Two hours each week in an structure working session. Two hours each different week in dash planning. Two hours every dash demoing to the entire group.

The structure periods are the place the system’s reasoning lives — not the tickets, not the documentation, however the residing dialog about why issues are designed the way in which they’re and what the choices had been that weren’t taken. A supervisor who sits in these periods for six months builds a working mannequin of the system that no dashboard can replicate.

Dash planning is the place the disconnects floor. We use planning poker — everybody estimates independently earlier than the reveal. When estimates diverge sharply, the dialog that follows is sort of at all times essentially the most helpful one of many dash. Not as a result of we’re negotiating a quantity. As a result of divergent estimates imply divergent psychological fashions. Somebody thinks this activity is a 2. Another person thinks it’s a 13. That hole just isn’t a disagreement about effort. It’s proof that two individuals are not wanting on the similar drawback.

Divergent estimates don’t measure complexity. They measure the place your group’s understanding of the system breaks down.

The demos preserve everybody sincere about what was really constructed versus what was meant, cross-train the group throughout what every individual is engaged on, and provides the supervisor an important sign of all: whether or not the folks constructing the system can clarify what they constructed and why the tradeoffs they made had been proper.

An AI agent can produce a demo. It can not clarify its reasoning underneath questioning. The engineers who can are those you can not afford to route round.

 Karpathy’s reframe from vibe coding to agentic engineering just isn’t a terminology replace. It’s a skilled obligation.

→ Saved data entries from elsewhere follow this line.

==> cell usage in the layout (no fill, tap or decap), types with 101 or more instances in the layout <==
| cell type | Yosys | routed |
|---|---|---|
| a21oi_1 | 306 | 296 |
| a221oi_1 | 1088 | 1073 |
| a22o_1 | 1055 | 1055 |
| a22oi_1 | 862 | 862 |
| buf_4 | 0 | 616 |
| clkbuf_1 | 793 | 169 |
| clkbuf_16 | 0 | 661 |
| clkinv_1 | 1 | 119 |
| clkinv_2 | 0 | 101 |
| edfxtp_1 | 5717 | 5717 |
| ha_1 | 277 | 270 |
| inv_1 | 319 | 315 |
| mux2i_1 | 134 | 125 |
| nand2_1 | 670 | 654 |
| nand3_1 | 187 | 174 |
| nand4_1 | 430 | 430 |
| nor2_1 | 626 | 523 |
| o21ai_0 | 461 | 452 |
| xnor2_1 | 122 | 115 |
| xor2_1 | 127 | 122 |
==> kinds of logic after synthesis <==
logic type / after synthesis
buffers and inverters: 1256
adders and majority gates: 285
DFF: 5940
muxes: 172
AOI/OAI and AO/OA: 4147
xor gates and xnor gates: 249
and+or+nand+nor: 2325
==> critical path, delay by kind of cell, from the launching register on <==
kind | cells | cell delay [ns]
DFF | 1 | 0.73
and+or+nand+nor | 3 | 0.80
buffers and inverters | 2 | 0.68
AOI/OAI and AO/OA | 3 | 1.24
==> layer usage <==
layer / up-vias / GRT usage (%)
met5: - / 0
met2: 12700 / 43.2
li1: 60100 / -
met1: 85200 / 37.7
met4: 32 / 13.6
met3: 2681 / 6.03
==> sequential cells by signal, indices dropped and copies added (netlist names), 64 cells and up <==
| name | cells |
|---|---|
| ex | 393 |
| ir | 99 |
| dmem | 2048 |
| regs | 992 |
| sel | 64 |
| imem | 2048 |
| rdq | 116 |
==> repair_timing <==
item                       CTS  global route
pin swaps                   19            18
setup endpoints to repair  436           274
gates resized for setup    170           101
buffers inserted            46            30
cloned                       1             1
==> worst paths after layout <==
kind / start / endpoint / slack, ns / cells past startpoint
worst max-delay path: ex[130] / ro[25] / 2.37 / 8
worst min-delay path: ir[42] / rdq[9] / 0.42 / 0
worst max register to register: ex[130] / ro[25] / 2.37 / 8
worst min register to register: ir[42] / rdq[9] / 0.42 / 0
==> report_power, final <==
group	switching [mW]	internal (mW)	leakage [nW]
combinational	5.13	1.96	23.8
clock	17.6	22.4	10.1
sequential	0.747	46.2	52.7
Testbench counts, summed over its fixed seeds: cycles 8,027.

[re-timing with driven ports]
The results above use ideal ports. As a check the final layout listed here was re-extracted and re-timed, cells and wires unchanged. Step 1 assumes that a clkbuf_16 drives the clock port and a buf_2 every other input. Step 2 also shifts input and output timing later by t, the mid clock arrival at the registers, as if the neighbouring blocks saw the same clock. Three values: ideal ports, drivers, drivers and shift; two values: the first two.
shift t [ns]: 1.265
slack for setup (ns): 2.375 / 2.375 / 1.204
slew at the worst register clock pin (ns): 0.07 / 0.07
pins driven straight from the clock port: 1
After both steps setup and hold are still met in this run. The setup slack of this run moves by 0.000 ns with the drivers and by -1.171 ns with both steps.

The organizations that ignore AI will fall behind. Those that vibe it’ll ship failure at scale. Those that engineer it — intentionally, with comprehension at each layer — are those constructing one thing value working in manufacturing.

That’s not a productiveness dialog. That may be a accountable AI dialog. The code appears to be like completed. The pipeline is inexperienced. The PR is open.

Whether or not it’s really prepared continues to be a human name. Ensure your group — and also you — are shut sufficient to the work to make it.